Dropping a new engineer into primary on-call without preparation creates incidents of its own. A graduated programme:

  1. Shadow rotation: new engineer shadows the primary responder on their tooling for 1–2 rotations, observing without acting
  2. Reverse shadow: the experienced engineer shadows the new engineer, who leads responses with backup immediately available
  3. Graduated primary: new engineer takes primary with an experienced secondary available on rapid escalation
  4. Full primary: standard rotation once competence is verified

Document the required readiness criteria: familiarity with runbooks, completed incident simulation exercises, access to all relevant dashboards and tools.

Measuring On-Call Health

# Weekly on-call metrics dashboard (example queries)

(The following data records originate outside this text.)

This is an optimization exercise on Yosys and OpenROAD, whose aim is small area, a short achievable clock period and few clock cycles, not a production implementation. Where RTL was checked, it was by simulation tests only, not by an equivalence proof against the original.

// Mips_Top
module Mips_Top (
  input     wire              CLK,
  input     wire              RST,
  output    wire    [31:0]    PC,
  input     wire    [31:0]    Instr,
  output    wire    [31:0]    DataAddr,
  output    wire    [31:0]    WriteData,
  output    wire              MemWrite,
  input     wire    [31:0]    ReadData);
  localparam [5:0] OP_R    = 6'b000000;
  localparam [5:0] OP_ADDI = 6'b001000;
  localparam [5:0] OP_LW   = 6'b100011;
  localparam [5:0] OP_SW   = 6'b101011;
  localparam [5:0] OP_BEQ  = 6'b000100;
  localparam [5:0] OP_J    = 6'b000010;
  localparam [2:0] ALU_ADD = 3'd0;
  localparam [2:0] ALU_SUB = 3'd1;
  localparam [2:0] ALU_AND = 3'd2;
  localparam [2:0] ALU_OR  = 3'd3;
  localparam [2:0] ALU_SLT = 3'd4;
  localparam [2:0] ALU_MUL = 3'd5;
  reg  [31:0] pc_q;
  reg         e_valid;
  reg         e_we, e_lw, e_sw, e_beq, e_mul, e_imm;
  reg  [2:0]  e_op;
  reg  [4:0]  e_dst;
  reg  [15:0] e_immv;
  reg  [31:0] e_A, e_B;
  reg         e_fam, e_faw, e_fbm, e_fbw;    
  reg         m_valid;
  reg         m_we, m_lw, m_mul;
  reg  [4:0]  m_dst;
  reg  [31:0] m_alu, m_c;
  reg  [15:0] m_ah;
  reg  [16:0] m_bh;
  reg  [31:0] da_q, wd_q;
  reg         mw_q;
  reg         w_valid;
  reg  [4:0]  w_dst;
  reg  [31:0] w_data;
  wire        m_wen;           
  wire [31:0] m_res;           
  wire [31:0] rf_rd1, rf_rd2;
  Register_File U_Register_File (
    .CLK(CLK), .RST(RST),
    .RA1(Instr[25:21]), .RA2(Instr[20:16]),
    .WE(m_wen), .WA(m_dst), .WD(m_res),
    .RD1(rf_rd1), .RD2(rf_rd2));
  wire [5:0]  f_op  = Instr[31:26];
  wire [4:0]  f_rs  = Instr[25:21];
  wire [4:0]  f_rt  = Instr[20:16];
  wire [4:0]  f_rd  = Instr[15:11];
  wire [5:0]  f_fn  = Instr[5:0];
  wire f_isr    = (f_op == OP_R);
  wire f_isaddi = (f_op == OP_ADDI);
  wire f_islw   = (f_op == OP_LW);
  wire f_issw   = (f_op == OP_SW);
  wire f_isbeq  = (f_op == OP_BEQ);
  wire f_isj    = (f_op == OP_J);
  ...
clock: 24.0 ns
lec_check: 0
cap_margin: 20
core_margin: 2
core_utilization: 40
cts_cluster_diameter: 100
cts_cluster_size: 25
slew_margin: 20
run.sh (not shown) runs the stock make flow with config.mk's settings and CLKGATE_MAP_FILE= SYNTH_SCRIPT=/design/flow/synth_recipe.tcl, a recipe that flattens the netlist after the stock synthesis.
Testbench counts at the start, summed over its fixed seeds: cycles 35,985.
Then changed:
--- a/flow/design.v
+++ b/flow/design.v
@@ -1166,16 +1166,16 @@
     e_B    <= rf_rd2;
     e_fam  <= e_valid & e_we & ~e_lw & ~e_mul & (f_rs == e_dst);
     e_fbm  <= e_valid & e_we & ~e_lw & ~e_mul & (f_rt == e_dst);
     e_faw  <= m_wen & (f_rs == m_dst);
     e_fbw  <= m_wen & (f_rt == m_dst);
     m_we   <= e_we;
     m_dst  <= e_dst;
     m_c    <= mul_c;
     m_ah   <= srcA[15:0];
-    m_bh   <= rtv[31:15];
+    m_bh   <= srcB[31:15];      
     da_q   <= sum[31:0];
     wd_q   <= rtv;
     w_dst  <= m_dst;
     w_data <= m_res;
   end
 endmodule
Area after synthesis rose slightly. Count of clock-buffer cells in the layout drops by 2. Via count climbs slightly. Design area increases slightly. Worst setup slack gets worse by 0.042 ns. Utilization grows by 0.17 points. Routed wire length came out higher by a few percent.
Testbench counts after the change, summed over its fixed seeds: cycles 35,985.
Context: an optimization exercise on an open-source flow, tuned for small area and a short achievable clock period. The choices shown serve that exercise and are no tape-out recipe. In this exercise RTL edits were held to simulation tests only and were not proved equivalent to the original.

File: run.sh
#!/bin/bash
# synth_recipe.tcl (not shown) runs the flow's synth.tcl, then flattens the netlist and writes it again
# the make line also repeats each setting of config.mk as NAME=value (left out here)
make -C /OpenROAD-flow-scripts/flow DESIGN_CONFIG=/design/flow/config.mk WORK_HOME=/design/flow/orfs CLKGATE_MAP_FILE= SYNTH_SCRIPT=/design/flow/synth_recipe.tcl finish
File: config.mk
export PLATFORM = sky130hd
export DESIGN_NAME = fdiv_stream
export DESIGN_NICKNAME = fdiv_stream
export VERILOG_FILES = /design/flow/design.v
export SDC_FILE = /design/flow/constraint.sdc
export NUM_CORES = 4
export LEC_CHECK = 0
export CAP_MARGIN = 20
export CORE_MARGIN = 2
export CORE_UTILIZATION = 40
export SLEW_MARGIN = 20
File: constraint.sdc
create_clock -name core_clock -period 170.0 [get_ports {clk}]
set_input_delay 34.0000 -clock core_clock [delete_from_list [all_inputs] [get_ports {clk}]]
set_output_delay 34.0000 -clock core_clock [all_outputs]
set_load 0.01 [all_outputs]
File: design.v
`default_nettype none
module fdiv (
  input  wire [31:0] x1,
  input  wire [31:0] x2,
  output wire [31:0]  y
);
  wire        s1 = x1[31:31];
  wire        s2 = x2[31:31];
  wire [ 7:0] e1 = x1[30:23];
  wire [ 7:0] e2 = x2[30:23];
  wire [23:0] m1 =(e1==0) ? {1'b0,x1[22:0]} : {1'b1,x1[22:0]};
  wire [23:0] m2 =(e2==0) ? {1'b0,x2[22:0]} : {1'b1,x2[22:0]};
  wire [47:0] dividend = {m1,24'b0};  
  wire [23:0] divisor  =  m2       ;  
  wire [47:0] q        ;  
  wire [47:0] q_rounded;  
  wire [47:0] r [48]   ;  
  wire signed [ 7:0] e_offset;   
  wire signed [ 8:0] e_crude ;   
  wire               inf;        
  wire               dnm;        
  wire        [ 8:0] dnm_rshift; 
  assign y[31:31] = s1 ^ s2;
  assign y[30:23] =
    (dnm) ?   0 :
    (inf) ? 255 : e_crude[7:0];
  assign y[22: 0] =
    (inf)            ? 0 :
    (dnm)            ? 0 :
    (e_offset == 23) ? q_rounded[46:24]:
    (e_offset == 22) ? q_rounded[45:23]:
    (e_offset == 21) ? q_rounded[44:22]:
    (e_offset == 20) ? q_rounded[43:21]:
    (e_offset == 19) ? q_rounded[42:20]:
    (e_offset == 18) ? q_rounded[41:19]:
    (e_offset == 17) ? q_rounded[40:18]:
    (e_offset == 16) ? q_rounded[39:17]:
    (e_offset == 15) ? q_rounded[38:16]:
    (e_offset == 14) ? q_rounded[37:15]:
    (e_offset == 13) ? q_rounded[36:14]:
    (e_offset == 12) ? q_rounded[35:13]:
    (e_offset == 11) ? q_rounded[34:12]:
    (e_offset == 10) ? q_rounded[33:11]:
    (e_offset ==  9) ? q_rounded[32:10]:
    (e_offset ==  8) ? q_rounded[31: 9]:
    (e_offset ==  7) ? q_rounded[30: 8]:
    (e_offset ==  6) ? q_rounded[29: 7]:
    (e_offset ==  5) ? q_rounded[28: 6]:
    (e_offset ==  4) ? q_rounded[27: 5]:
    (e_offset ==  3) ? q_rounded[26: 4]:
    (e_offset ==  2) ? q_rounded[25: 3]:
    (e_offset ==  1) ? q_rounded[24: 2]:
    (e_offset ==  0) ? q_rounded[23: 1]:
    (e_offset == -1) ? q_rounded[22: 0]:
    (e_offset == -2) ?{q_rounded[21: 0], 1'b0}:
    (e_offset == -3) ?{q_rounded[20: 0], 2'b0}:
    (e_offset == -4) ?{q_rounded[19: 0], 3'b0}:
    (e_offset == -5) ?{q_rounded[18: 0], 4'b0}:
    (e_offset == -6) ?{q_rounded[17: 0], 5'b0}:
    (e_offset == -7) ?{q_rounded[16: 0], 6'b0}:
    (e_offset == -8) ?{q_rounded[15: 0], 7'b0}:
    (e_offset == -9) ?{q_rounded[14: 0], 8'b0}:
    (e_offset ==-10) ?{q_rounded[13: 0], 9'b0}:
    (e_offset ==-11) ?{q_rounded[12: 0],10'b0}:
    (e_offset ==-12) ?{q_rounded[11: 0],11'b0}:
    (e_offset ==-13) ?{q_rounded[10: 0],12'b0}:
    (e_offset ==-14) ?{q_rounded[ 9: 0],13'b0}:
    (e_offset ==-15) ?{q_rounded[ 8: 0],14'b0}:
    (e_offset ==-16) ?{q_rounded[ 7: 0],15'b0}:
    (e_offset ==-17) ?{q_rounded[ 6: 0],16'b0}:
    (e_offset ==-18) ?{q_rounded[ 5: 0],17'b0}:
    (e_offset ==-19) ?{q_rounded[ 4: 0],18'b0}:
    (e_offset ==-20) ?{q_rounded[ 3: 0],19'b0}:
    (e_offset ==-21) ?{q_rounded[ 2: 0],20'b0}:
    (e_offset ==-22) ?{q_rounded[ 1: 0],21'b0}:
    (e_offset ==-23) ?{q_rounded[ 0: 0],22'b0}: 0;
  assign e_offset =
    (q_rounded[47:47])? 23:
    (q_rounded[46:46])? 22:
    (q_rounded[45:45])? 21:
    (q_rounded[44:44])? 20:
    (q_rounded[43:43])? 19:
    (q_rounded[42:42])? 18:
    (q_rounded[41:41])? 17:
    (q_rounded[40:40])? 16:
    (q_rounded[39:39])? 15:
    (q_rounded[38:38])? 14:
    (q_rounded[37:37])? 13:
    (q_rounded[36:36])? 12:
    (q_rounded[35:35])? 11:
    (q_rounded[34:34])? 10:
    (q_rounded[33:33])?  9:
    (q_rounded[32:32])?  8:
    (q_rounded[31:31])?  7:
    (q_rounded[30:30])?  6:
    (q_rounded[29:29])?  5:
    (q_rounded[28:28])?  4:
    (q_rounded[27:27])?  3:
    (q_rounded[26:26])?  2:
    (q_rounded[25:25])?  1:
    (q_rounded[24:24])?  0:
    (q_rounded[23:23])? -1:
    (q_rounded[22:22])? -2:
    (q_rounded[21:21])? -3:
    (q_rounded[20:20])? -4:
    (q_rounded[19:19])? -5:
    (q_rounded[18:18])? -6:
    (q_rounded[17:17])? -7:
    (q_rounded[16:16])? -8:
    (q_rounded[15:15])? -9:
    (q_rounded[14:14])?-10:
    (q_rounded[13:13])?-11:
    (q_rounded[12:12])?-12:
    (q_rounded[11:11])?-13:
    (q_rounded[10:10])?-14:
    (q_rounded[ 9: 9])?-15:
    (q_rounded[ 8: 8])?-16:
    (q_rounded[ 7: 7])?-17:
    (q_rounded[ 6: 6])?-18:
    (q_rounded[ 5: 5])?-19:
    (q_rounded[ 4: 4])?-20:
    (q_rounded[ 3: 3])?-21:
    (q_rounded[ 2: 2])?-22:
    (q_rounded[ 1: 1])?-23: -24;
  assign e_crude    = signed'({1'b0,e1})-signed'({1'b0,e2})+9'(e_offset)+9'(signed'(127));
  assign inf        = (e_crude >= 255);
  assign dnm        = (e_crude <=   0);
  assign dnm_rshift = (dnm) ? ~(e_crude) : 0;  
  assign r[47]    = (71'(dividend) >= {divisor,47'b0}) ? dividend-{divisor[0:0],47'b0}:dividend;
  assign r[46]    = (70'(r[47]) >= {divisor,46'b0}) ? r[47]-{divisor[ 1:0],46'b0}:r[47];
  assign r[45]    = (69'(r[46]) >= {divisor,45'b0}) ? r[46]-{divisor[ 2:0],45'b0}:r[46];
  assign r[44]    = (68'(r[45]) >= {divisor,44'b0}) ? r[45]-{divisor[ 3:0],44'b0}:r[45];
  assign r[43]    = (67'(r[44]) >= {divisor,43'b0}) ? r[44]-{divisor[ 4:0],43'b0}:r[44];
  assign r[42]    = (66'(r[43]) >= {divisor,42'b0}) ? r[43]-{divisor[ 5:0],42'b0}:r[43];
  assign r[41]    = (65'(r[42]) >= {divisor,41'b0}) ? r[42]-{divisor[ 6:0],41'b0}:r[42];
  assign r[40]    = (64'(r[41]) >= {divisor,40'b0}) ? r[41]-{divisor[ 7:0],40'b0}:r[41];
  assign r[39]    = (63'(r[40]) >= {divisor,39'b0}) ? r[40]-{divisor[ 8:0],39'b0}:r[40];
  assign r[38]    = (62'(r[39]) >= {divisor,38'b0}) ? r[39]-{divisor[ 9:0],38'b0}:r[39];
  assign r[37]    = (61'(r[38]) >= {divisor,37'b0}) ? r[38]-{divisor[10:0],37'b0}:r[38];
  assign r[36]    = (60'(r[37]) >= {divisor,36'b0}) ? r[37]-{divisor[11:0],36'b0}:r[37];
  assign r[35]    = (59'(r[36]) >= {divisor,35'b0}) ? r[36]-{divisor[12:0],35'b0}:r[36];
  assign r[34]    = (58'(r[35]) >= {divisor,34'b0}) ? r[35]-{divisor[13:0],34'b0}:r[35];
  assign r[33]    = (57'(r[34]) >= {divisor,33'b0}) ? r[34]-{divisor[14:0],33'b0}:r[34];
  assign r[32]    = (56'(r[33]) >= {divisor,32'b0}) ? r[33]-{divisor[15:0],32'b0}:r[33];
  assign r[31]    = (55'(r[32]) >= {divisor,31'b0}) ? r[32]-{divisor[16:0],31'b0}:r[32];
  assign r[30]    = (54'(r[31]) >= {divisor,30'b0}) ? r[31]-{divisor[17:0],30'b0}:r[31];
  assign r[29]    = (53'(r[30]) >= {divisor,29'b0}) ? r[30]-{divisor[18:0],29'b0}:r[30];
  assign r[28]    = (52'(r[29]) >= {divisor,28'b0}) ? r[29]-{divisor[19:0],28'b0}:r[29];
  assign r[27]    = (51'(r[28]) >= {divisor,27'b0}) ? r[28]-{divisor[20:0],27'b0}:r[28];
  assign r[26]    = (50'(r[27]) >= {divisor,26'b0}) ? r[27]-{divisor[21:0],26'b0}:r[27];
  assign r[25]    = (49'(r[26]) >= {divisor,25'b0}) ? r[26]-{divisor[22:0],25'b0}:r[26];
  assign r[24]    = (    r[25]  >= {divisor,24'b0}) ? r[25]-{divisor[23:0],24'b0}:r[25];
  assign r[23]    = (r[24] >= 48'({divisor,23'b0})) ? r[24]-48'({divisor,23'b0}):r[24];
  assign r[22]    = (r[23] >= 48'({divisor,22'b0})) ? r[23]-48'({divisor,22'b0}):r[23];
  assign r[21]    = (r[22] >= 48'({divisor,21'b0})) ? r[22]-48'({divisor,21'b0}):r[22];
  assign r[20]    = (r[21] >= 48'({divisor,20'b0})) ? r[21]-48'({divisor,20'b0}):r[21];
  assign r[19]    = (r[20] >= 48'({divisor,19'b0})) ? r[20]-48'({divisor,19'b0}):r[20];
  assign r[18]    = (r[19] >= 48'({divisor,18'b0})) ? r[19]-48'({divisor,18'b0}):r[19];
  assign r[17]    = (r[18] >= 48'({divisor,17'b0})) ? r[18]-48'({divisor,17'b0}):r[18];
  assign r[16]    = (r[17] >= 48'({divisor,16'b0})) ? r[17]-48'({divisor,16'b0}):r[17];
  assign r[15]    = (r[16] >= 48'({divisor,15'b0})) ? r[16]-48'({divisor,15'b0}):r[16];
  assign r[14]    = (r[15] >= 48'({divisor,14'b0})) ? r[15]-48'({divisor,14'b0}):r[15];
  assign r[13]    = (r[14] >= 48'({divisor,13'b0})) ? r[14]-48'({divisor,13'b0}):r[14];
  assign r[12]    = (r[13] >= 48'({divisor,12'b0})) ? r[13]-48'({divisor,12'b0}):r[13];
  assign r[11]    = (r[12] >= 48'({divisor,11'b0})) ? r[12]-48'({divisor,11'b0}):r[12];
  assign r[10]    = (r[11] >= 48'({divisor,10'b0})) ? r[11]-48'({divisor,10'b0}):r[11];
  assign r[ 9]    = (r[10] >= 48'({divisor, 9'b0})) ? r[10]-48'({divisor, 9'b0}):r[10];
  assign r[ 8]    = (r[ 9] >= 48'({divisor, 8'b0})) ? r[ 9]-48'({divisor, 8'b0}):r[ 9];
  assign r[ 7]    = (r[ 8] >= 48'({divisor, 7'b0})) ? r[ 8]-48'({divisor, 7'b0}):r[ 8];
  assign r[ 6]    = (r[ 7] >= 48'({divisor, 6'b0})) ? r[ 7]-48'({divisor, 6'b0}):r[ 7];
  assign r[ 5]    = (r[ 6] >= 48'({divisor, 5'b0})) ? r[ 6]-48'({divisor, 5'b0}):r[ 6];
  assign r[ 4]    = (r[ 5] >= 48'({divisor, 4'b0})) ? r[ 5]-48'({divisor, 4'b0}):r[ 5];
  assign r[ 3]    = (r[ 4] >= 48'({divisor, 3'b0})) ? r[ 4]-48'({divisor, 3'b0}):r[ 4];
  assign r[ 2]    = (r[ 3] >= 48'({divisor, 2'b0})) ? r[ 3]-48'({divisor, 2'b0}):r[ 3];
  assign r[ 1]    = (r[ 2] >= 48'({divisor, 1'b0})) ? r[ 2]-48'({divisor, 1'b0}):r[ 2];
  assign r[ 0]    = (r[ 1] >= 48'( divisor       )) ? r[ 1]-48'( divisor       ):r[ 1];
  assign q[47] = (71'(dividend) >= 71'({divisor,47'b0}));
  assign q[46] = (70'(r[47]) >= 70'({divisor,46'b0}));
  assign q[45] = (69'(r[46]) >= 69'({divisor,45'b0}));
  assign q[44] = (68'(r[45]) >= 68'({divisor,44'b0}));
  assign q[43] = (67'(r[44]) >= {divisor,43'b0});
  assign q[42] = (66'(r[43]) >= {divisor,42'b0});
  assign q[41] = (65'(r[42]) >= {divisor,41'b0});
  assign q[40] = (64'(r[41]) >= {divisor,40'b0});
  assign q[39] = (63'(r[40]) >= {divisor,39'b0});
  assign q[38] = (62'(r[39]) >= {divisor,38'b0});
  assign q[37] = (61'(r[38]) >= {divisor,37'b0});
  assign q[36] = (60'(r[37]) >= {divisor,36'b0});
  assign q[35] = (59'(r[36]) >= {divisor,35'b0});
  assign q[34] = (58'(r[35]) >= {divisor,34'b0});
  assign q[33] = (57'(r[34]) >= {divisor,33'b0});
  assign q[32] = (56'(r[33]) >= {divisor,32'b0});
  assign q[31] = (55'(r[32]) >= {divisor,31'b0});
  assign q[30] = (54'(r[31]) >= {divisor,30'b0});
  assign q[29] = (53'(r[30]) >= {divisor,29'b0});
  assign q[28] = (52'(r[29]) >= {divisor,28'b0});
  assign q[27] = (51'(r[28]) >= {divisor,27'b0});
  assign q[26] = (50'(r[27]) >= {divisor,26'b0});
  assign q[25] = (49'(r[26]) >= {divisor,25'b0});
  assign q[24] = (    r[25] >= {divisor,24'b0});
  assign q[23] = (    r[24] >= 48'({divisor,23'b0}));
  assign q[22] = (    r[23] >= 48'({divisor,22'b0}));
  assign q[21] = (    r[22] >= 48'({divisor,21'b0}));
  assign q[20] = (    r[21] >= 48'({divisor,20'b0}));
  assign q[19] = (    r[20] >= 48'({divisor,19'b0}));
  assign q[18] = (    r[19] >= 48'({divisor,18'b0}));
  assign q[17] = (    r[18] >= 48'({divisor,17'b0}));
  assign q[16] = (    r[17] >= 48'({divisor,16'b0}));
  assign q[15] = (    r[16] >= 48'({divisor,15'b0}));
  assign q[14] = (    r[15] >= 48'({divisor,14'b0}));
  assign q[13] = (    r[14] >= 48'({divisor,13'b0}));
  assign q[12] = (    r[13] >= 48'({divisor,12'b0}));
  assign q[11] = (    r[12] >= 48'({divisor,11'b0}));
  assign q[10] = (    r[11] >= 48'({divisor,10'b0}));
  assign q[ 9] = (    r[10] >= 48'({divisor, 9'b0}));
  assign q[ 8] = (    r[ 9] >= 48'({divisor, 8'b0}));
  assign q[ 7] = (    r[ 8] >= 48'({divisor, 7'b0}));
  assign q[ 6] = (    r[ 7] >= 48'({divisor, 6'b0}));
  assign q[ 5] = (    r[ 6] >= 48'({divisor, 5'b0}));
  assign q[ 4] = (    r[ 5] >= 48'({divisor, 4'b0}));
  assign q[ 3] = (    r[ 4] >= 48'({divisor, 3'b0}));
  assign q[ 2] = (    r[ 3] >= 48'({divisor, 2'b0}));
  assign q[ 1] = (    r[ 2] >= 48'({divisor, 1'b0}));
  assign q[ 0] = (    r[ 1] >= 48'( divisor       ));
  assign q_rounded=({r[0],1'b0} >= divisor) ? q+1:q;  
endmodule
`default_nettype wire
module fdiv_stream (
    input wire clk,
    input wire rstn,
    input wire in_valid,
    input wire [31:0] in_x1,
    input wire [31:0] in_x2,
    output reg out_valid,
    output reg [31:0] out_y );
    reg v_q;
    reg [31:0] x1_q;
    reg [31:0] x2_q;
    wire [31:0] y;
    fdiv fdiv0 (
        .x1(x1_q),
        .x2(x2_q),
        .y(y)
    );
    always @(posedge clk) begin
        if (~rstn) begin
            v_q <= 1'b0;
            out_valid <= 1'b0;
        end else begin
            v_q <= in_valid;
            out_valid <= v_q;
        end
        x1_q <= in_x1;
        x2_q <= in_x2;
        out_y <= y;
    end
endmodule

-- Pages per engineer per week
SELECT engineer, COUNT(*) pages, 
       SUM(CASE WHEN hour(fired_at) BETWEEN 23 AND 7 THEN 1 ELSE 0 END) oop_pages
FROM pagerduty_incidents
GROUP BY engineer, week(fired_at)

-- Alert actionability
SELECT COUNT(*) total,
       SUM(CASE WHEN was_actionable THEN 1 ELSE 0 END) actionable,
       ROUND(100.0 * SUM(CASE WHEN was_actionable THEN 1 ELSE 0 END) / COUNT(*), 1) pct
FROM pagerduty_incidents
WHERE created_at > NOW() - INTERVAL 30 DAY

Review these metrics monthly. If pages-per-shift or out-of-hours pages trend upward, treat it as a production incident of its own — it requires investigation and action items.

With rotation and escalation defined, the next lesson addresses how to actually run the response when an incident fires.

Key Takeaways

  • On-call rotations must be explicitly designed — not accidentally inherited.
  • Sustainable on-call requires alert quality over alert quantity; alert fatigue is an organisational failure.
  • Escalation policies define automatic fallbacks when the primary responder does not acknowledge.
  • Shadow rotations and shadowing programs onboard new engineers safely.
  • Measure on-call load per engineer: pages per shift, actionable rate, sleep-disruption rate.